By Irene Kinuthia
The first most sought after competency is customer orientation. This means being alert to and knowing how to satisfy peoples real needs. In the home the person is both a giver and recipient of customer service. If the parent is not sensitive to the real needs of the child due to their fatigue or lack of time; if they delegate all the services due to their children to paid labor, there is the possibility of having them grow, thinking that serving others is a secondary task. How then will they serve customers in the organisation without feeling that the time and energy it takes to do so is best spent elsewhere. Moreover, did they get any opportunity to do things for others in the family or do they need to learn that on the job?
The second most prized competency is leadership. In simple terms, leadership means being a role model by setting a good example. This requires self-leadership and a capacity for interpersonal relationships. The family atmosphere is most conducive for self- knowledge. The family gives people feedback within a loving context and therefore helps them know and accept themselves and be ready to be corrected. In the home there are many opportunities to practice self control and sharing. The problem with modern family lifestyles is that the parents due to time pressure and the guilt of being absent, give in to every whim the child has.

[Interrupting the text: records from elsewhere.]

**src/rtl/cds_pkg.sv**
```systemverilog
package cds_pkg;

  // Width of the millisecond time base
  localparam int unsigned TimeW = 32;

  // Command codes carried in the operation field
  localparam logic OpTick  = 1'b0;
  localparam logic OpStart = 1'b1;

  // Configuration register indexes
  typedef enum logic [1:0] {
    CfgOvrEnable = 2'd0,
    CfgOvrType   = 2'd1,
    CfgTimeout   = 2'd2,
    CfgRetryLim  = 2'd3
  } cfg_idx_e;

  // Error event codes
  localparam logic [1:0] EvNone    = 2'd0;
  localparam logic [1:0] EvTimeout = 2'd1;
  localparam logic [1:0] EvRange   = 2'd2;
  localparam logic [1:0] EvCal     = 2'd3;

  // Material codes
  localparam logic [2:0] MatUnknown = 3'd0;
  localparam logic [2:0] MatPlastic = 3'd1;
  localparam logic [2:0] MatPaper   = 3'd2;
  localparam logic [2:0] MatInvalid = 3'd3;

  // Reset values of the configuration registers
  localparam logic [15:0] TimeoutRst  = 16'd2000;
  localparam logic [2:0]  RetryLimRst = 3'd3;

  // Acceptance window for the latched readings
  localparam logic [15:0] WeightMin = 16'd10;
  localparam logic [15:0] WeightMax = 16'd500;
  localparam logic [7:0]  HeightMin = 8'd50;
  localparam logic [7:0]  HeightMax = 8'd200;
  localparam logic [7:0]  DiamMin   = 8'd50;
  localparam logic [7:0]  DiamMax   = 8'd120;

  // Classification thresholds
  localparam logic [6:0] PlasticTranspMin = 7'd70;
  localparam logic [6:0] PlasticMoistMax  = 7'd20;
  localparam logic [6:0] PaperTranspMax   = 7'd30;
  localparam logic [6:0] PaperMoistMin    = 7'd40;

  // One input item
  typedef struct packed {
    logic             operation;
    logic [TimeW-1:0] now_ms;
    logic             cup_present;
    logic             calibration_ok;
    logic             measurements_done;
    logic [12:0]      weight_reading;
    logic [7:0]       height_mm;
    logic [7:0]       diameter_mm;
    logic [6:0]       transparency_pct;
    logic [6:0]       moisture_pct;
  } in_item_t;

  // One result item
  typedef struct packed {
    logic [2:0]  phase;
    logic        detect_status;
    logic        start_refused;
    logic [1:0]  error_event;
    logic [2:0]  material;
    logic [15:0] weight_tenths;
    logic [7:0]  height_out;
    logic [7:0]  diameter_out;
    logic [6:0]  transparency_out;
    logic [6:0]  moisture_out;
  } res_item_t;

  // Latched measurement set
  typedef struct packed {
    logic [15:0] weight;
    logic [7:0]  height;
    logic [7:0]  diameter;
    logic [6:0]  transparency;
    logic [6:0]  moisture;
  } meas_t;

  // Verdict of the analysis logic
  typedef struct packed {
    logic       in_range;
    logic [2:0] material;
  } verdict_t;

endpackage

```
**src/rtl/cds_analyze.sv**
```systemverilog
module cds_analyze (
  input  cds_pkg::meas_t    meas_i,
  input  logic              ovr_enable_i,
  input  logic [2:0]        ovr_type_i,
  output cds_pkg::verdict_t verdict_o
);

  logic weight_ok;
  logic height_ok;
  logic diam_ok;
  logic [2:0] class_mat;

  // Range window on the three dimensions
  assign weight_ok = (meas_i.weight >= cds_pkg::WeightMin) &&
                     (meas_i.weight <= cds_pkg::WeightMax);
  assign height_ok = (meas_i.height >= cds_pkg::HeightMin) &&
                     (meas_i.height <= cds_pkg::HeightMax);
  assign diam_ok   = (meas_i.diameter >= cds_pkg::DiamMin) &&
                     (meas_i.diameter <= cds_pkg::DiamMax);

  // Material from transparency and moisture; plastic is checked first
  always_comb begin
    if ((meas_i.transparency > cds_pkg::PlasticTranspMin) &&
        (meas_i.moisture < cds_pkg::PlasticMoistMax)) begin
      class_mat = cds_pkg::MatPlastic;
    end else if ((meas_i.transparency < cds_pkg::PaperTranspMax) &&
                 (meas_i.moisture > cds_pkg::PaperMoistMin)) begin
      class_mat = cds_pkg::MatPaper;
    end else begin
      class_mat = cds_pkg::MatInvalid;
    end
  end

  assign verdict_o.in_range = weight_ok && height_ok && diam_ok;
  assign verdict_o.material = ovr_enable_i ? ovr_type_i : class_mat;

endmodule

```
**src/rtl/cup_detection_sequencer.sv**
```systemverilog
// Channel  | Direction | Handshake                 | Payload
// in       | input     | in_valid_i / in_stall_o   | in_data_i  (cds_pkg::in_item_t)
// out      | output    | out_valid_o / out_stall_i | out_data_o (cds_pkg::res_item_t)
// cfg      | input     | cfg_valid_i / cfg_ready_o | cfg_index_i, cfg_data_i
//
// The phase update is a single pass of compares and a small adder from the
// input port into the sequencer state and the output buffer, so one item is
// taken per clock while in_stall_o is low.
// Every item gives exactly one result, registered in the output buffer.
// A two-entry output buffer (result register plus skid) keeps the input open
// while a result waits; in_stall_o rises only when both entries are full.
// Reset is asynchronous, active low, and leaves calibration pending.
module cup_detection_sequencer (
  input  logic               clk_i,
  input  logic               rst_ni,
  input  logic               in_valid_i,
  output logic               in_stall_o,
  input  cds_pkg::in_item_t  in_data_i,
  output logic               out_valid_o,
  input  logic               out_stall_i,
  output cds_pkg::res_item_t out_data_o,
  input  logic               cfg_valid_i,
  output logic               cfg_ready_o,
  input  cds_pkg::cfg_idx_e  cfg_index_i,
  input  logic [15:0]        cfg_data_i
);

  typedef enum logic [2:0] {
    PhIdle    = 3'd0,
    PhCheck   = 3'd1,
    PhMeasure = 3'd2,
    PhAnalyze = 3'd3,
    PhDone    = 3'd4,
    PhError   = 3'd5
  } phase_e;

  // Configuration registers
  logic        ovr_en_q;
  logic [2:0]  ovr_type_q;
  logic [15:0] timeout_q;
  logic [2:0]  retry_lim_q;

  // Sequencer state
  phase_e                    phase_q, phase_d;
  logic                      status_q, status_d;
  logic                      cal_pend_q, cal_pend_d;
  logic [cds_pkg::TimeW-1:0] start_q, start_d;
  logic [2:0]                retry_q, retry_d;
  cds_pkg::meas_t            meas_q, meas_d;
  logic [2:0]                mat_q, mat_d;

  // Output buffer
  logic               out_vld_q, out_vld_d;
  logic               skid_vld_q, skid_vld_d;
  cds_pkg::res_item_t out_q, out_d;
  cds_pkg::res_item_t skid_q, skid_d;

  logic                      in_acc;
  logic                      out_fire;
  logic                      refused;
  logic [1:0]                event_code;
  logic [cds_pkg::TimeW-1:0] elapsed;
  logic [16:0]               weight_x10;
  logic [15:0]               weight_sat;
  cds_pkg::verdict_t         verdict;
  cds_pkg::res_item_t        res;

  assign in_acc      = in_valid_i && !in_stall_o;
  assign out_fire    = out_vld_q && !out_stall_i;
  assign in_stall_o  = skid_vld_q;
  assign cfg_ready_o = 1'b1;
  assign out_valid_o = out_vld_q;
  assign out_data_o  = out_q;

  // Range check and classification on the latched readings
  cds_analyze u_analyze (
    .meas_i       (meas_q),
    .ovr_enable_i (ovr_en_q),
    .ovr_type_i   (ovr_type_q),
    .verdict_o    (verdict)
  );

  // Elapsed time wraps with the time base
  assign elapsed = in_data_i.now_ms - start_q;

  // Weight times ten as 8w + 2w, saturated to 16 bits
  assign weight_x10 = {in_data_i.weight_reading, 3'b000} +
                      {3'b000, in_data_i.weight_reading, 1'b0};
  assign weight_sat = weight_x10[16] ? 16'hFFFF : weight_x10[15:0];

  // Next state for the item on the input port
  always_comb begin
    phase_d    = phase_q;
    status_d   = status_q;
    cal_pend_d = cal_pend_q;
    start_d    = start_q;
    retry_d    = retry_q;
    meas_d     = meas_q;
    mat_d      = mat_q;
    refused    = 1'b0;
    event_code = cds_pkg::EvNone;
    if (in_data_i.operation == cds_pkg::OpStart) begin
      if (phase_q == PhIdle || phase_q == PhDone || phase_q == PhError) begin
        phase_d  = PhCheck;
        status_d = 1'b0;
        retry_d  = '0;
        meas_d   = '0;
        mat_d    = cds_pkg::MatUnknown;
      end else begin
        refused = 1'b1;
      end
    end else if (cal_pend_q) begin
      if (in_data_i.calibration_ok) begin
        cal_pend_d = 1'b0;
      end else begin
        event_code = cds_pkg::EvCal;
      end
    end else begin
      unique case (phase_q)
        PhCheck: begin
          if (in_data_i.cup_present) begin
            phase_d = PhMeasure;
            start_d = in_data_i.now_ms;
          end else begin
            phase_d = PhIdle;
          end
        end
        PhMeasure: begin
          if (elapsed > cds_pkg::TimeW'(timeout_q)) begin
            status_d   = 1'b1;
            phase_d    = PhError;
            event_code = cds_pkg::EvTimeout;
          end else begin
            meas_d.weight       = weight_sat;
            meas_d.height       = in_data_i.height_mm;
            meas_d.diameter     = in_data_i.diameter_mm;
            meas_d.transparency = in_data_i.transparency_pct;
            meas_d.moisture     = in_data_i.moisture_pct;
            if (in_data_i.measurements_done) begin
              phase_d = PhAnalyze;
            end
          end
        end
        PhAnalyze: begin
          if (!verdict.in_range) begin
            if (retry_q < retry_lim_q) begin
              retry_d = retry_q + 3'd1;
              phase_d = PhMeasure;
            end else begin
              status_d   = 1'b1;
              phase_d    = PhError;
              event_code = cds_pkg::EvRange;
            end
          end else begin
            mat_d   = verdict.material;
            phase_d = PhDone;
          end
        end
        default: begin
        end
      endcase
    end
  end

  // Result built from the state after the step
  always_comb begin
    res.phase            = phase_d;
    res.detect_status    = status_d;
    res.start_refused    = refused;
    res.error_event      = event_code;
    res.material         = mat_d;
    res.weight_tenths    = meas_d.weight;
    res.height_out       = meas_d.height;
    res.diameter_out     = meas_d.diameter;
    res.transparency_out = meas_d.transparency;
    res.moisture_out     = meas_d.moisture;
  end

  // Output buffer: the skid entry drains into the result register first
  always_comb begin
    out_vld_d  = out_vld_q;
    skid_vld_d = skid_vld_q;
    out_d      = out_q;
    skid_d     = skid_q;
    if (out_fire) begin
      if (skid_vld_q) begin
        out_d      = skid_q;
        skid_vld_d = in_acc;
        skid_d     = res;
      end else begin
        out_vld_d = in_acc;
        out_d     = res;
      end
    end else if (out_vld_q) begin
      if (in_acc) begin
        skid_vld_d = 1'b1;
        skid_d     = res;
      end
    end else if (in_acc) begin
      out_vld_d = 1'b1;
      out_d     = res;
    end
  end

  // State, configuration and output registers
  always_ff @(posedge clk_i or negedge rst_ni) begin
    if (!rst_ni) begin
      ovr_en_q    <= 1'b0;
      ovr_type_q  <= '0;
      timeout_q   <= cds_pkg::TimeoutRst;
      retry_lim_q <= cds_pkg::RetryLimRst;
      phase_q     <= PhIdle;
      status_q    <= 1'b0;
      cal_pend_q  <= 1'b1;
      start_q     <= '0;
      retry_q     <= '0;
      meas_q      <= '0;
      mat_q       <= cds_pkg::MatUnknown;
      out_vld_q   <= 1'b0;
      skid_vld_q  <= 1'b0;
      out_q       <= '0;
      skid_q      <= '0;
    end else begin
      if (cfg_valid_i && cfg_ready_o) begin
        unique case (cfg_index_i)
          cds_pkg::CfgOvrEnable: ovr_en_q    <= cfg_data_i[0];
          cds_pkg::CfgOvrType:   ovr_type_q  <= cfg_data_i[2:0];
          cds_pkg::CfgTimeout:   timeout_q   <= cfg_data_i;
          cds_pkg::CfgRetryLim:  retry_lim_q <= cfg_data_i[2:0];
          default: begin
          end
        endcase
      end
      if (in_acc) begin
        phase_q    <= phase_d;
        status_q   <= status_d;
        cal_pend_q <= cal_pend_d;
        start_q    <= start_d;
        retry_q    <= retry_d;
        meas_q     <= meas_d;
        mat_q      <= mat_d;
      end
      out_vld_q  <= out_vld_d;
      skid_vld_q <= skid_vld_d;
      out_q      <= out_d;
      skid_q     <= skid_d;
    end
  end

`ifndef ASSERT_OFF
  // The skid entry is only ever used behind a full result register
  a_skid_behind_out: assert property (@(posedge clk_i) disable iff (!rst_ni)
    skid_vld_q |-> out_vld_q)
    else $error("skid entry valid with empty result register");

  // An accepted start from a resting phase always lands in checking
  a_start_to_check: assert property (@(posedge clk_i) disable iff (!rst_ni)
    in_acc && (in_data_i.operation == cds_pkg::OpStart) &&
    (phase_q == PhIdle || phase_q == PhDone || phase_q == PhError)
    |=> phase_q == PhCheck)
    else $error("start did not move the sequencer to checking");

  // Calibration is only cleared by an accepted item
  a_cal_clear: assert property (@(posedge clk_i) disable iff (!rst_ni)
    $fell(cal_pend_q) |-> $past(in_acc))
    else $error("calibration cleared without a transfer");

  // A refused start leaves the phase untouched
  a_refuse_hold: assert property (@(posedge clk_i) disable iff (!rst_ni)
    in_acc && refused |=> phase_q == $past(phase_q))
    else $error("refused start changed the phase");
`endif

endmodule
```
**config.mk**
```make
export PLATFORM = sky130hd
export DESIGN_NAME = cup_detection_sequencer
export DESIGN_NICKNAME = d
export VERILOG_FILES = /design/src/rtl/cds_pkg.sv /design/src/rtl/cds_analyze.sv /design/src/rtl/cup_detection_sequencer.sv
export SDC_FILE = /design/constraint.sdc
export NUM_CORES = 1
export LEC_CHECK = 0
export BUFFER_PORTS_ARGS = -buffer_cell sky130_fd_sc_hd__buf_2
export CELL_PAD_IN_SITES_DETAIL_PLACEMENT = 2
export CELL_PAD_IN_SITES_GLOBAL_PLACEMENT = 2
export CORE_MARGIN = 3
export CORE_UTILIZATION = 36
export CTS_CLUSTER_DIAMETER = 120
export DETAILED_ROUTE_END_ITERATION = 8
export GPL_TIMING_DRIVEN = 0
export PLACE_DENSITY = 0.86
export SYNTH_ARGS = -nofsm -noshare
export SYNTH_HDL_FRONTEND = slang
export SYNTH_SLANG_ARGS = --single-unit
```
**constraint.sdc**
```tcl
create_clock -name clk_i -period 5.73 [get_ports clk_i]
set_clock_uncertainty 0.15 [all_clocks]
set_input_delay 1.146 -clock clk_i [delete_from_list [all_inputs] [get_ports clk_i]]
set_output_delay 1.146 -clock clk_i [all_outputs]
set_load 0.005 [all_outputs]
```
==> flow_summary_export.csv <==
group,metric,value,unit
floorplanning,dieArea,39350,sq um
worst_setup_path,path_cells,"buf_2 -> ha_1 -> a21o_1 -> a21oi_2 -> nand2_1 -> nand3_1 -> nand2_1 -> a21o_1 -> a21oi_1 -> xnor2_1 -> ha_1 -> a21oi_1 -> o21ai_0 -> a21oi_1 -> o211ai_1 -> a211oi_2 -> o2111a_1 -> and4_4 -> nand4_1 -> buf_4 -> buf_4 -> a31oi_1 -> a31oi_1",
logic_synthesis,syn-cell-area,13320,sq um
logic_synthesis,ys_top_cells_by_area,"dfrtp_1, a31oi_1, ha_1",
worst_hold_path,min_from,"out_data_o[46]$_DFFE_PN0P_",
logic_synthesis,synth_top_area_share,40.76,%
routing,routed-wl-met2,28630,um
worst_setup_path,worst_r2r_endpoint,"out_data_o[36]$_DFFE_PN0P_",
routing,m1WireLength,24360,um
floorplanning,ios,161,
routing,dr_wl_met3,2717,um
clock_network,cts_sinks,226,
layout,fin_cells,2162,
layout,fin_util,44.22,%
power,vdd_drop_max,265.9,uV
layout,drive_gt1_share,19.54,%
logic_synthesis,async_reset_ff_share,100.0,%
flow_run,drv_cap,0,
logic_synthesis,netlist_instances,1484,
grt,track_usage,29.06,%
worst_setup_path,critPathMostFrequentCell,"a21oi_1",
sta,tightest_slew,1333,ps
layout,fillers,3901,
worst_setup_path,crit_path_max_fanout,6,
placement,placed_cells,2105,
sta,slew_headroom,10.78,%
placement,place_ws,-1632,ps
routing,routed.top_layer,"met4",
power,p_leak,6.813,nW
sta,final_hold_viol_count,0,
sta,tns,0,ps
sta,finalSetupViolCount,0,
sta,setup_ws,91.75,ps
floorplanning,placementRows,69,
logic_synthesis,synthDistinctLibCells,68,
floorplanning,coreArea,36000,sq um
grt,grt.overflow.total,0,
placement,hpwl,39730,um
run_status,run_status,"completed",
logic_synthesis,synth.avg_cell_area,8.977,sq um
power,power_density,612.6,nW/um^2
logic_synthesis,ys_seq_area_share,42.54,%
grt,antenna_found_initial,2,
floorplanning,fp.dieW,198.4,um
logic_synthesis,ys.flop_type,"dfrtp_1",
worst_setup_path,start_kind,"primary input",
logic_synthesis,ys_ff_latch,226,
layout,multi_input_area,7123,sq um
logic_synthesis,yosys_warnings,0,
routing,via_per_inst,6.279,
worst_setup_path,cp.arrival,5910,ps
sta,period_share,98.40,%
placement,gp_congestion,0.8764,
worst_hold_path,worstHoldEndpoint,"out_data_o[46]$_DFFE_PN0P_",
worst_setup_path,r2r_slack,360,ps
clock_network,htree_levels,1,
clock_network,hold_buffers,0,
floorplanning,start_util,37.00,%
worst_setup_path,crit_required,6000,ps
logic_synthesis,syn_nets,1649,
clock_network,numCtsBuffers,27,
layout,mostFrequentLayoutCells,"dfrtp_1, buf_2, a31oi_1, nand2_1, nor2_1",
worst_setup_path,path_class,"primary input to flip-flop",
worst_setup_path,crit_path_end_kind,"flip-flop",
floorplanning,fp.dieH,198.4,um
worst_hold_path,worstHoldPathCells,1,
worst_setup_path,reg2reg_depth,23,
layout,mostFrequentLayoutCell,"dfrtp_1",
sta,rsz0062_at_grt,"yes",
placement,io_buffers,159,
layout,ff_latch_area,5667,sq um
sta,slew_viol_final,0,
logic_synthesis,synth_edf_count,0,
sta,fmax,0.1774,GHz
worst_setup_path,r2r_start,"start_q[3]$_DFFE_PN0P_",
worst_hold_path,hp-class,"flip-flop to flip-flop",
grt,grt_pass1_wl,89960,um
routing,wl_per_cell,27.00,um
layout,syn_to_final_growth,19.51,%
grt,grt_max_degree,122,
sta,period_needed,5638,ps
worst_setup_path,critical-path-slowest-cell,"ha_1",
routing,vias,13576,
routing,totalWireLength,58370,um
routing,drt_iter0_drc,869,
layout,nNetsFinal,1843,
clock_network,clk_pin_slew,60,ps
clock_network,cts-root-buf,"clkbuf_16",
clock_network,clk_latency,580,ps
routing,drt_pre_antenna_iters,6,
routing,ant_nets,0,
clock_network,cts_tree,"done",
worst_setup_path,cp_slowest_stage_delay,400,ps
clock_network,cts_buffer_depth,3,
grt,grt_pass1_vias,15214,
routing,drcViolationCount,0,
logic_synthesis,synth_top_area_cell,"dfrtp_1",
-- how the worst max path moves through the flow --
stage / start / endpoint / cells after the start
after floorplan: in_data_i[49] / meas_q[40]$_DFFE_PN0P_ / 19
after global placement: in_data_i[49] / skid_q[33]$_DFFE_PN0P_ / 20
after detailed placement: in_data_i[49] / skid_q[45]$_DFFE_PN0P_ / 20
after CTS: in_data_i[46] / out_data_o[26]$_DFFE_PN0P_ / 22
after global routing: in_data_i[46] / skid_q[41]$_DFFE_PN0P_ / 22
final: in_data_i[49] / out_data_o[36]$_DFFE_PN0P_ / 23
-- per-stage QoR --
step | cell area (sq um) | power [mW] | hold slack, ps
floorplan | 13320 | 5.688 | 294.7
global placement | 14690 | 7.019 | 306.9
detailed placement | 14730 | 7.420 | 315.1
CTS | 15750 | 9.588 | 330.3
global route | 15920 | 10.33 | 369.0
finish | 15920 | 9.752 | 332.4
-- logic make-up after synthesis --
kind of cell | Yosys count | synth area share (%)
simple gates | 412 | 13.84
mux | 63 | 5.250
other cells | 1 | 0.02815
fa+ha+maj | 63 | 6.030
compound gates | 513 | 25.00
buf+inv | 172 | 5.072
flops | 226 | 42.54
xor+xnor | 34 | 2.235
-- cell type report --
cell class	count	area share, %
Antenna cell	2	0.03144
Buffer	96	2.704
Clock buffer	40	5.116
Clock inverter	10	0.8802
Inverter	74	1.745
Multi-Input combinational cell	1086	44.74
Sequential cell	226	35.59
Tap cell	461	3.623
Timing Repair Buffer	167	5.564
-- state kept, by name (all words and copies together) (netlist names) --
name / cells
start_q: 32
retry_lim_q: 3
mat_q: 3
status_q: 1
meas_q: 46
skid_q: 56
retry_q: 3
timeout_q: 16
ovr_type_q: 3
in_stall_o: 1
out_data_o: 56
out_valid_o: 1
phase_q: 3
ovr_en_q: 1
cal_pend_q: 1
-- worst max-delay path, delay by kind of cell --
family                   cells  cell delay [ps]
XOR/XNOR                     1              190
buffers and inverters        3              480
AND/OR/NAND/NOR              5              800
AO/OA/AOI/OAI               12             2570
adder cells (fa/ha/maj)      2              700
-- cell usage after synthesis, drive strengths merged, types with 3 or more instances --
master and number:
o211ai 23, o21bai 4, inv 73, dfrtp 217, nand3b 4, a31oi 175, nand4 15, o2111ai 4
a222oi 4, o311ai 4, mux2i 8, a22o 4, a211oi 12, clkbuf 79, nor2b 10, nand3 20
dfstp 9, a21o 13, o211a 4, mux2 55, a41oi 34, xnor2 20, nor2 138, o21a 6
nand2 148, and4 4, o21ai 66, xor2 14, o31a 3, a21oi 80, o22ai 48, buf 19
a21boi 3, and3 3, or2 7, o31ai 7, ha 61, and2 19, nor3 22, nor4 9
nand2b 9
-- repair_timing --
| action | CTS | global route |
|---|---|---|
| setup endpoints to repair | 152 | 149 |
| hold endpoints to repair | 0 | 0 |
| setup buffers | 3 | 4 |
| pin swaps | 5 | 15 |
| resized for setup | 14 | 35 |
-- metal layers --
layer	vias to the layer above	global-route usage, %
met2	431	49.86
met3	168	4.152
met4	0	13.34
li1	5909	-
met1	7068	36.26
met5	-	0
-- power breakdown --
| group | leakage (nW) | internal (mW) | switching (mW) |
|---|---|---|---|
| clock network | 0.478 | 1.12 | 0.759 |
| logic | 3.66 | 1.73 | 3.19 |
| registers | 2.68 | 2.32 | 0.639 |
| total | 6.81 | 5.16 | 4.59 |
No activity file was read; power rests on OpenSTA's default activity.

Integrity is the third most valued competency. This means being honest, honourable and ethical. It also means having a genuine, authentic character. In the home, people easily learn to be trustworthy and predictable, not just as children but as husband and wife. Spending time working or playing together as a family allows the family members to be fair and sincere.
The fourth competency is initiative. Initiative means being proactive, rather than merely reacting to demands of the environment. The school actually trains people to be reactive rather than proactive. Children respond to the bell, to exams and work with a pre-set timetable and under supervision. Parents, given the time and skills, can train the children to take charge of situations and not to be passive. A parent who has little time and energy for the child will provide everything even before it is needed and will give no opportunity to the child to think of their own solution. It is even not unusual to find parents dictating answers to the children so homework can be completed in the short time available! When then will they learn to take initiative?

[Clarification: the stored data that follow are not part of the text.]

--- src/hdl/assert_macros.svh ---
`ifndef ASSERT_MACROS_SVH
`define ASSERT_MACROS_SVH

// Same-cycle implication, checked on every clock edge out of reset.
`define ASSERT_SAME(lbl, ante, cons) \
    lbl: assert property (@(posedge aclk) disable iff (!aresetn) (ante) |-> (cons)) \
        else $error("assertion failed");

// Next-cycle implication, checked on every clock edge out of reset.
`define ASSERT_NEXT(lbl, ante, cons) \
    lbl: assert property (@(posedge aclk) disable iff (!aresetn) (ante) |=> (cons)) \
        else $error("assertion failed");

`endif

--- src/hdl/spm_pkg.sv ---
package spm_pkg;

    localparam int DIM_X_DEF      = 32;
    localparam int DIM_Y_DEF      = 32;
    localparam int DIM_Z_DEF      = 32;
    localparam int VALUE_BITS_DEF = 32;
    localparam int FRAC_BITS      = 16;
    localparam int SIZE_W         = 6;
    localparam int POS_W          = 5;
    localparam int FIELD_W        = 32;
    localparam int CFG_IDX_W      = 2;

    localparam logic OP_LOAD    = 1'b0;
    localparam logic OP_COMPUTE = 1'b1;

    typedef enum logic [CFG_IDX_W-1:0] {
        CFG_SIZE_X = 2'd0,
        CFG_SIZE_Y = 2'd1,
        CFG_SIZE_Z = 2'd2,
        CFG_MODE   = 2'd3
    } cfg_index_t;

    typedef enum logic [1:0] {
        ST_IDLE,
        ST_RUN,
        ST_DRAIN,
        ST_DONE
    } seq_state_t;

    typedef enum logic [2:0] {
        STEP_CENTER = 3'd0,
        STEP_XM     = 3'd1,
        STEP_XP     = 3'd2,
        STEP_YM     = 3'd3,
        STEP_YP     = 3'd4,
        STEP_ZM     = 3'd5,
        STEP_ZP     = 3'd6,
        STEP_RHS    = 3'd7
    } step_t;

    typedef struct packed {
        logic  use_term;
        logic  subtract;
        logic  rhs_term;
        step_t step;
    } term_ctl_t;

    typedef struct packed {
        logic load;
        logic bad;
    } out_ctl_t;

endpackage

--- src/hdl/spm_mac.sv ---
module spm_mac import spm_pkg::*; #(
    parameter int VW = VALUE_BITS_DEF
) (
    input  logic                 aclk,
    input  logic                 aresetn,
    input  logic                 clear,
    input  term_ctl_t            issue_ctl,
    input  logic signed [VW-1:0] center_q,
    input  logic signed [VW-1:0] right_q,
    input  logic signed [VW-1:0] up_q,
    input  logic signed [VW-1:0] front_q,
    input  logic signed [VW-1:0] rhs_q,
    input  logic signed [VW-1:0] vec_q,
    output logic signed [FIELD_W-1:0] result,
    output logic                 saturated
);

    localparam int PW = 2 * VW;
    localparam int AW = PW + 4;

    term_ctl_t ctl1_reg, ctl2_reg;
    logic signed [VW-1:0] coef_sel;
    logic signed [PW-1:0] prod_next, prod_reg;
    logic signed [AW-1:0] acc_reg, acc_next, shifted;
    logic                 fits;
    logic signed [VW-1:0] value;

    always_comb begin
        case (ctl1_reg.step)
            STEP_CENTER: coef_sel = center_q;
            STEP_XM, STEP_XP: coef_sel = right_q;
            STEP_YM, STEP_YP: coef_sel = up_q;
            STEP_ZM, STEP_ZP: coef_sel = front_q;
            STEP_RHS: coef_sel = rhs_q;
            default: coef_sel = center_q;
        endcase
        if (ctl1_reg.rhs_term) begin
            prod_next = PW'(rhs_q) <<< FRAC_BITS;
        end else begin
            prod_next = PW'(coef_sel) * PW'(vec_q);
        end
    end

    always_ff @(posedge aclk) begin
        if (!aresetn) begin
            ctl1_reg <= '0;
            ctl2_reg <= '0;
        end else begin
            ctl1_reg <= issue_ctl;
            ctl2_reg <= ctl1_reg;
        end
        prod_reg <= prod_next;
    end

    always_comb begin
        acc_next = acc_reg;
        if (clear) begin
            acc_next = '0;
        end else if (ctl2_reg.use_term) begin
            if (ctl2_reg.subtract) begin
                acc_next = acc_reg - AW'(prod_reg);
            end else begin
                acc_next = acc_reg + AW'(prod_reg);
            end
        end
    end

    always_ff @(posedge aclk) begin
        acc_reg <= acc_next;
    end

    always_comb begin
        shifted = acc_reg >>> FRAC_BITS;
        fits = (shifted[AW-1:VW-1] == '0) || (shifted[AW-1:VW-1] == '1);
        if (fits) begin
            value = shifted[VW-1:0];
        end else if (shifted[AW-1]) begin
            value = {1'b1, {(VW-1){1'b0}}};
        end else begin
            value = {1'b0, {(VW-1){1'b1}}};
        end
        result    = FIELD_W'(value);
        saturated = !fits;
    end

endmodule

Number five is teamwork. Team work is putting your heart into the job, so that your contribution is complete, timely and effective. You do your best for the team by using your unique strengths. Developing this attitude in the home is the best way to ensure that people come into the labour market with a capacity for commitment, loyalty, generosity and solidarity.
The same can be said of communication, recognizing opportunities, self-improvement, decision making and cross-functionality (these being the sixth to the tenth most sought after competencies respectively). What is most important is that parents need to have time and energy to spare when they get home. If they get home in a state of exhaustion, the little free time they have is only enough to recover for the next day at work. Children need to see their parents values in action. This needs time in sufficient quantity and quality. This is of course a shared responsibility between the individual and the company. Both entities have to be willing to do what it takes to release the time and energy needed to bring up the future labour force.
As you stock take to see if the people around you have these competencies, ask yourself how we can improve the future generation. Companies then have reason to facilitate for their current employees to balance their roles well so as to take time to prepare their children to take up responsibilities in the workplace and in society. In the meantime, those who have not had the opportunity to learn these competencies can still do so through training and coaching.